El Tribunal Supremo exige urgencia real en el parto instrumental
El presente artículo examina un caso reciente en el ámbito de la responsabilidad civil médica, en el que el Tribunal Supremo ha emitido una sentencia significativa relacionada con el consentimiento informado en partos instrumentales. Este fallo subraya la relevancia de proporcionar información adecuada a los pacientes y establece límites claros sobre las excepciones a la obligación de obtener dicho consentimiento.
Contexto del caso y objeto del litigio
El Tribunal Supremo, en su Sala de lo Civil, emitió una sentencia el 13 de enero de 2026, en la que se aceptó parcialmente el recurso de casación interpuesto por una paciente contra una decisión de la Audiencia Provincial que había desestimado su demanda por responsabilidad civil médica.
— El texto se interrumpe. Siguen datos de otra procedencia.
--- src/rtl/i2c_bus_arb.sv ---
// Round-robin arbiter sharing one I2C master engine between N requesters.
// Grants only after tBUF of bus-free time; revokes on release, al or timeout.
module i2c_bus_arb #(
    parameter int N        = 4,
    parameter int IDW      = 2,
    parameter int US       = 1,
    parameter int TBUF_US  = 5,
    parameter int HOLD_MAX = 65535
) (
    input  logic           clk,
    input  logic           rst,
    input  logic [N-1:0]   req,
    input  logic           bby,
    input  logic           al,
    output logic [N-1:0]   gnt,
    output logic [IDW-1:0] gnt_id,
    output logic           gnt_vld,
    output logic [N-1:0]   lost,
    output logic [N-1:0]   tmo,
    output logic           bus_free
);

    localparam int TBUF = TBUF_US * US;
    localparam int FW   = (TBUF > 0) ? $clog2(TBUF + 1) : 1;
    localparam int HW   = (HOLD_MAX > 0) ? $clog2(HOLD_MAX + 1) : 1;

    localparam logic [FW-1:0]  FINIT = FW'(TBUF);
    localparam logic [HW-1:0]  HLAST = HW'((HOLD_MAX > 0) ? HOLD_MAX - 1 : 0);
    localparam logic [IDW-1:0] PINIT = IDW'(N - 1);
    localparam logic [N-1:0]   ONE   = {{(N-1){1'b0}}, 1'b1};

    typedef enum logic {IDLE, GRANT} state_t;

    state_t         state, state_n;
    logic [FW-1:0]  fcnt;
    logic [HW-1:0]  hcnt, hcnt_n;
    logic [IDW-1:0] ptr, ptr_n;
    logic [IDW-1:0] win;
    logic [IDW-1:0] gnt_id_n;
    logic [N-1:0]   gnt_n, lost_n, tmo_n;
    logic           found;

    always_ff @(posedge clk or negedge rst) begin
        if (!rst) begin
            fcnt     <= FINIT;
            bus_free <= 1'b0;
        end else begin
            if (bby)
                fcnt <= FINIT;
            else if (fcnt != '0)
                fcnt <= fcnt - 1'b1;
            bus_free <= !bby && (fcnt == '0);
        end
    end

    // First requester after the pointer wins; the pointer itself is checked last.
    always_comb begin
        win   = '0;
        found = 1'b0;
        for (int k = 1; k <= N; k++) begin
            if (!found && req[(int'(ptr) + k) % N]) begin
                found = 1'b1;
                win   = IDW'((int'(ptr) + k) % N);
            end
        end
    end

    always_comb begin
        state_n  = state;
        gnt_n    = gnt;
        gnt_id_n = gnt_id;
        ptr_n    = ptr;
        hcnt_n   = hcnt;
        lost_n   = '0;
        tmo_n    = '0;
        unique case (state)
            IDLE: begin
                if (bus_free && (req != '0)) begin
                    gnt_n    = ONE << win;
                    gnt_id_n = win;
                    hcnt_n   = '0;
                    state_n  = GRANT;
                end
            end
            GRANT: begin
                if (hcnt != '1)
                    hcnt_n = hcnt + 1'b1;
                if (!req[gnt_id]) begin
                    gnt_n   = '0;
                    ptr_n   = gnt_id;
                    state_n = IDLE;
                end else if (al) begin
                    // Loser keeps its priority so it retries first.
                    gnt_n   = '0;
                    lost_n  = gnt;
                    state_n = IDLE;
                end else if ((HOLD_MAX != 0) && (hcnt == HLAST)) begin
                    gnt_n   = '0;
                    tmo_n   = gnt;
                    ptr_n   = gnt_id;
                    state_n = IDLE;
                end
            end
            default: state_n = IDLE;
        endcase
    end

    always_ff @(posedge clk or negedge rst) begin
        if (!rst) begin
            state   <= IDLE;
            gnt     <= '0;
            gnt_id  <= '0;
            gnt_vld <= 1'b0;
            lost    <= '0;
            tmo     <= '0;
            ptr     <= PINIT;
            hcnt    <= '0;
        end else begin
            state   <= state_n;
            gnt     <= gnt_n;
            gnt_id  <= gnt_id_n;
            gnt_vld <= |gnt_n;
            lost    <= lost_n;
            tmo     <= tmo_n;
            ptr     <= ptr_n;
            hcnt    <= hcnt_n;
        end
    end

endmodule
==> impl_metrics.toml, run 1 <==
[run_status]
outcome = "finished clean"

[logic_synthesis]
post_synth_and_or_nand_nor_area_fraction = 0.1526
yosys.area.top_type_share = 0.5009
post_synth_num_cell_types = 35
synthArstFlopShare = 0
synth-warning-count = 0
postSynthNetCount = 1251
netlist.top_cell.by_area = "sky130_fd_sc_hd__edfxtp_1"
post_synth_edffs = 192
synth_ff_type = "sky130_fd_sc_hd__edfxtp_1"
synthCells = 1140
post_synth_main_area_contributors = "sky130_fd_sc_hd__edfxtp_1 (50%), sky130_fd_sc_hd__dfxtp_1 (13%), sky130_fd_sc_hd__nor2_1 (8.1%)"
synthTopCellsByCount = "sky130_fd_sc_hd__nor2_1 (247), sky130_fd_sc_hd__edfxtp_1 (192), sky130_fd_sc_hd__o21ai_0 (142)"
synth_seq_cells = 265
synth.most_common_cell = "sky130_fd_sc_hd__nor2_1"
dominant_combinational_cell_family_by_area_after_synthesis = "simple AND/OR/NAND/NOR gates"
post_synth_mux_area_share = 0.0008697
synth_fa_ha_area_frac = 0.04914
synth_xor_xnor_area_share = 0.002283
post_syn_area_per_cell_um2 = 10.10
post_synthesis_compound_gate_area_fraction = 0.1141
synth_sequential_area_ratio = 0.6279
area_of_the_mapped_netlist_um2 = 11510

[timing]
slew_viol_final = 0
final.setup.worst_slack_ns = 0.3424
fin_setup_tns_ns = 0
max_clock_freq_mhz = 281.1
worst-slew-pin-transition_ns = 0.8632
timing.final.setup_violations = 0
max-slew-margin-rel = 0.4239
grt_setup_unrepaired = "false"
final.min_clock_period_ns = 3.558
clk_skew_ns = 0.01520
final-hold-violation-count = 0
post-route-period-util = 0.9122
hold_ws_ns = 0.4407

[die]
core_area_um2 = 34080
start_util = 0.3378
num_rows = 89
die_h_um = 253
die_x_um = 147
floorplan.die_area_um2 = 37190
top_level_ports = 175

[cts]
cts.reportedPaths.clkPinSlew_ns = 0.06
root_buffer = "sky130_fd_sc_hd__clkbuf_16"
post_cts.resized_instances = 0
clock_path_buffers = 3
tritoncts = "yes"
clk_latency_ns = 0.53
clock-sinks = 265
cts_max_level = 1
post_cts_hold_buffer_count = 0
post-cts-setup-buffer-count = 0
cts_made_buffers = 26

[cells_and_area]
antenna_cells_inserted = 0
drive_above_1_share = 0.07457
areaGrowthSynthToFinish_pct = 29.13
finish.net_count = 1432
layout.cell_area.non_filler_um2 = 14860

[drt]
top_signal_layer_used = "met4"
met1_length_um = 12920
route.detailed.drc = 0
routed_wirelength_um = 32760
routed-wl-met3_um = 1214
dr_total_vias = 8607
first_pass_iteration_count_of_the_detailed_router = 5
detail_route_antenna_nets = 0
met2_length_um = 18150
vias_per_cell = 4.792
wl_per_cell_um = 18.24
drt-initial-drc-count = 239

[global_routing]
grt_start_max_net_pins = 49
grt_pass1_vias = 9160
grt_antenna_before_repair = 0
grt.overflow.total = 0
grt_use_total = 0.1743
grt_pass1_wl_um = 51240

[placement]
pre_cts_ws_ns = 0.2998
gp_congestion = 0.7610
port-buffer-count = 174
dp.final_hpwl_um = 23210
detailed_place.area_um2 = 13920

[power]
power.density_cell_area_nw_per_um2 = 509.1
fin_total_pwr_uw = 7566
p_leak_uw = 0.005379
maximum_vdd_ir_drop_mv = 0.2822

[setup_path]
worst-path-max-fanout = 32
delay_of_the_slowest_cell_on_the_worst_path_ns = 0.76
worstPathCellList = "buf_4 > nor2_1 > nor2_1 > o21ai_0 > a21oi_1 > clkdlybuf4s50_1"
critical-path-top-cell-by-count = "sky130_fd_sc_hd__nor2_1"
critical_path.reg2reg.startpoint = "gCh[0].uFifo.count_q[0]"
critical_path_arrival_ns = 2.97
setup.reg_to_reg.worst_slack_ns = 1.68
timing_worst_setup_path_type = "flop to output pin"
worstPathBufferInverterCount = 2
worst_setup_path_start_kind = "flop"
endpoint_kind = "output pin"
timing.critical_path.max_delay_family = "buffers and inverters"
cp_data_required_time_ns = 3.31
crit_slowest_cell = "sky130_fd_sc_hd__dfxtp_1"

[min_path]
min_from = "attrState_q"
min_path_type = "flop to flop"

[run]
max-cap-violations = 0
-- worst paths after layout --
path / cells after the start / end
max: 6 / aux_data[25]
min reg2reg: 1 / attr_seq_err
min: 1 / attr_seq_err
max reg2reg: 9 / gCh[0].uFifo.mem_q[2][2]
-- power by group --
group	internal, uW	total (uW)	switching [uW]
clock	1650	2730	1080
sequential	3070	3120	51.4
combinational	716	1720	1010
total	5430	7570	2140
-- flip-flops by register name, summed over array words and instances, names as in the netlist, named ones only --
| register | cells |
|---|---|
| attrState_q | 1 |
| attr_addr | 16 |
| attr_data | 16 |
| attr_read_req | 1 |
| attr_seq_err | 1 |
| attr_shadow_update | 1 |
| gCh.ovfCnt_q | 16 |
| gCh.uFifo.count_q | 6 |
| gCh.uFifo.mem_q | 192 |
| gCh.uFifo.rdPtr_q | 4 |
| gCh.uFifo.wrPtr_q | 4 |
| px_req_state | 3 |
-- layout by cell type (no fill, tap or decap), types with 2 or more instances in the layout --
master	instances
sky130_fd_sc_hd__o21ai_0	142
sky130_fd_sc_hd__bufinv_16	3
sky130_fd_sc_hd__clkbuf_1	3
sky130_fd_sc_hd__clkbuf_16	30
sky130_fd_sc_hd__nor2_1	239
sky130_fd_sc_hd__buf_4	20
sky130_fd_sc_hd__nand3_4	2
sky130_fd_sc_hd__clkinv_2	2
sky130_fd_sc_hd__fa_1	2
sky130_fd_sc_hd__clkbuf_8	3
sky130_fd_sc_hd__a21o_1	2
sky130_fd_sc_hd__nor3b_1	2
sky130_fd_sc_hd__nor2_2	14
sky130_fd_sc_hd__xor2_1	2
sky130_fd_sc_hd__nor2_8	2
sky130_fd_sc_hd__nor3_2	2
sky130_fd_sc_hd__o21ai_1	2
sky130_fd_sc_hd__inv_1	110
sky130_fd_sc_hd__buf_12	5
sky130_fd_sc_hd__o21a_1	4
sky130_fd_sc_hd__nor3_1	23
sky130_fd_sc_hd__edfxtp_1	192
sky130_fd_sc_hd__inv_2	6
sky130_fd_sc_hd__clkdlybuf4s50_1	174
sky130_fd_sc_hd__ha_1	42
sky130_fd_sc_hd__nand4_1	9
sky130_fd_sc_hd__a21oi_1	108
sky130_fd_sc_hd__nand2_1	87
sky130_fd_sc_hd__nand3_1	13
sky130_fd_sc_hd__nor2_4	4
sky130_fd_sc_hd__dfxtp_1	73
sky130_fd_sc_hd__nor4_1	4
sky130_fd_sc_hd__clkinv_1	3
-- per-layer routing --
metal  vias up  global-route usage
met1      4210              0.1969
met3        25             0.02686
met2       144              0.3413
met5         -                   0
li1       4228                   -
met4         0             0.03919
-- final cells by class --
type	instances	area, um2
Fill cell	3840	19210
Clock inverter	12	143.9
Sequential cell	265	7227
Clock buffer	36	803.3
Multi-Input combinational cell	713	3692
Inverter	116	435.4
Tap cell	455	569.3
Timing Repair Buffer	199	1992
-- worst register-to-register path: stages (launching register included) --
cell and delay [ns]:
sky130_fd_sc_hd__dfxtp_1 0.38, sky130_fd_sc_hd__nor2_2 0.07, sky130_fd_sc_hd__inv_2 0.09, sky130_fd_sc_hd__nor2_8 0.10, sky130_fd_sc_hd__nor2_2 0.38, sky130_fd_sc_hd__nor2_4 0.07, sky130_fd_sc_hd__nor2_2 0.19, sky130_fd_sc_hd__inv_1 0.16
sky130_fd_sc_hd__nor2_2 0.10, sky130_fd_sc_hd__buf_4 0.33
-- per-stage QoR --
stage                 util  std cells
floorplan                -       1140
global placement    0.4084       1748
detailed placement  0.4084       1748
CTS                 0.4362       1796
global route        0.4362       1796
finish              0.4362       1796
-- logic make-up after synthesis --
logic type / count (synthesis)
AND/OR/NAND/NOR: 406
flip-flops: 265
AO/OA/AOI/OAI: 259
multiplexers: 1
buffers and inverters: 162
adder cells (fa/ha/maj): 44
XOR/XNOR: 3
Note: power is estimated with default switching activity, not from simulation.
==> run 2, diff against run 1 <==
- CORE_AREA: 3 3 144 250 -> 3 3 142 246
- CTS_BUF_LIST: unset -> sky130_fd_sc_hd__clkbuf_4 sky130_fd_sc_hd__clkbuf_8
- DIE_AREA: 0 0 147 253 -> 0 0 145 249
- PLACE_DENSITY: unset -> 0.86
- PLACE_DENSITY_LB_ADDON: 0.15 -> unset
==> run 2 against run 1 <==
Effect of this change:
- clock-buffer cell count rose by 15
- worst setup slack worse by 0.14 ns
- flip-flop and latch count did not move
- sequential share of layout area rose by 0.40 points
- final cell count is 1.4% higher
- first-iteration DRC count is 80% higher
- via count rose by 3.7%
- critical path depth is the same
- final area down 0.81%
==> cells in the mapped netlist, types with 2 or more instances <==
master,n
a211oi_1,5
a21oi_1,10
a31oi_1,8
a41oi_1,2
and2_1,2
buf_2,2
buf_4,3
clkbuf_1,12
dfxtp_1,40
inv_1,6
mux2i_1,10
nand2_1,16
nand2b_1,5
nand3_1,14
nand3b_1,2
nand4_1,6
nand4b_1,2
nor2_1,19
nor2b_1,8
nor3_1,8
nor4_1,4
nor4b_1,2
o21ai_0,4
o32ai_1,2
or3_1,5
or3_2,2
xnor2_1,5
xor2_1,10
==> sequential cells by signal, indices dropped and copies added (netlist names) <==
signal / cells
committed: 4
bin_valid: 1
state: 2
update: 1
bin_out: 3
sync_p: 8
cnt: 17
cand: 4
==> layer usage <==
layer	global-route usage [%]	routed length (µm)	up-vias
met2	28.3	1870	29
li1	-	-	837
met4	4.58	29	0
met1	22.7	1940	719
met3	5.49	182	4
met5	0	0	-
Este caso se originó tras la atención recibida durante un parto instrumental en un hospital público de Madrid en 2014. La demandante, en una gestación a término sin complicaciones significativas, fue sometida a un parto instrumental que incluyó el uso de ventosas y fórceps, además de una episiotomía. Posteriormente, la paciente desarrolló un dolor pélvico persistente, diagnosticado como síndrome miofascial del suelo pélvico.
La actora presentó una demanda de responsabilidad civil por mala praxis y por la violación del derecho al consentimiento informado, solicitando una indemnización que superaba los 300.000 euros.
Decisiones en primera instancia y apelación
El Juzgado de Primera Instancia aceptó completamente la demanda, argumentando que no existían circunstancias objetivas que justificaran la instrumentalización del parto antes de agotar el tiempo de expulsivo recomendado por la Sociedad Española de Ginecología y Obstetricia (SEGO), que establece un límite de hasta cuatro horas para nulíparas con anestesia epidural. Además, se identificó una infracción de la lex artis debido a la falta de información adecuada sobre los riesgos asociados al parto instrumental, en contravención del artículo 4.1 de la Ley 41/2002, que regula la autonomía del paciente.
No obstante, la Audiencia Provincial revocó esta decisión, argumentando que la elección clínica estaba respaldada por la discrecionalidad técnica del médico y que existía una situación de urgencia que exoneraba la necesidad de obtener el consentimiento informado, conforme al artículo 9.2 b) de la misma ley.
La resolución del Tribunal Supremo
El Tribunal Supremo ha estimado parcialmente los recursos extraordinarios por infracción procesal y de casación. En relación con la valoración de la prueba, concluyó que no había una situación de riesgo inmediato y grave para la madre o el feto que justificara la omisión del consentimiento informado.
La sentencia enfatiza que los informes periciales no indicaban signos de sufrimiento fetal ni compromiso materno que encajaran en la excepción del artículo 9.2 b) de la Ley 41/2002. Además, la paciente estaba consciente bajo anestesia epidural, lo que permitía solicitar su autorización.
Desde un enfoque sustantivo, el Tribunal reafirma su doctrina sobre el consentimiento informado como una manifestación del derecho fundamental a la integridad física (artículo 15 de la Constitución Española) y a la autonomía personal. La información proporcionada debe ser comprensible, suficiente y previa a la intervención, especialmente en procedimientos que impliquen riesgos específicos.
A pesar de esto, el Supremo no halló mala praxis en la ejecución técnica del parto, descartando un error inexcusable en el uso de ventosas y fórceps. La estimación se fundamenta únicamente en la violación del derecho a la información, considerando el daño como una pérdida de oportunidad y estableciendo una indemnización de 34.995,95 euros, notablemente inferior a la cantidad inicialmente solicitada.
Alcance jurídico de la resolución
Esta sentencia refuerza la exigencia del consentimiento informado en el ámbito obstétrico y delimita con precisión la excepción por urgencia. El artículo 8 de la Ley 41/2002 establece como norma general la necesidad del consentimiento libre y voluntario del paciente, tras recibir la información adecuada. La excepción contemplada en el artículo 9.2 b) debe interpretarse de manera restrictiva y requiere la presencia de un riesgo inmediato grave y la imposibilidad real de obtener autorización.
El fallo tiene una relevancia particular en la práctica clínica del parto, donde las decisiones deben tomarse en contextos dinámicos. El Tribunal subraya que la valoración de la lex artis debe realizarse ex ante, pero esto no exime del cumplimiento de los deberes informativos cuando no se presenta una verdadera urgencia vital.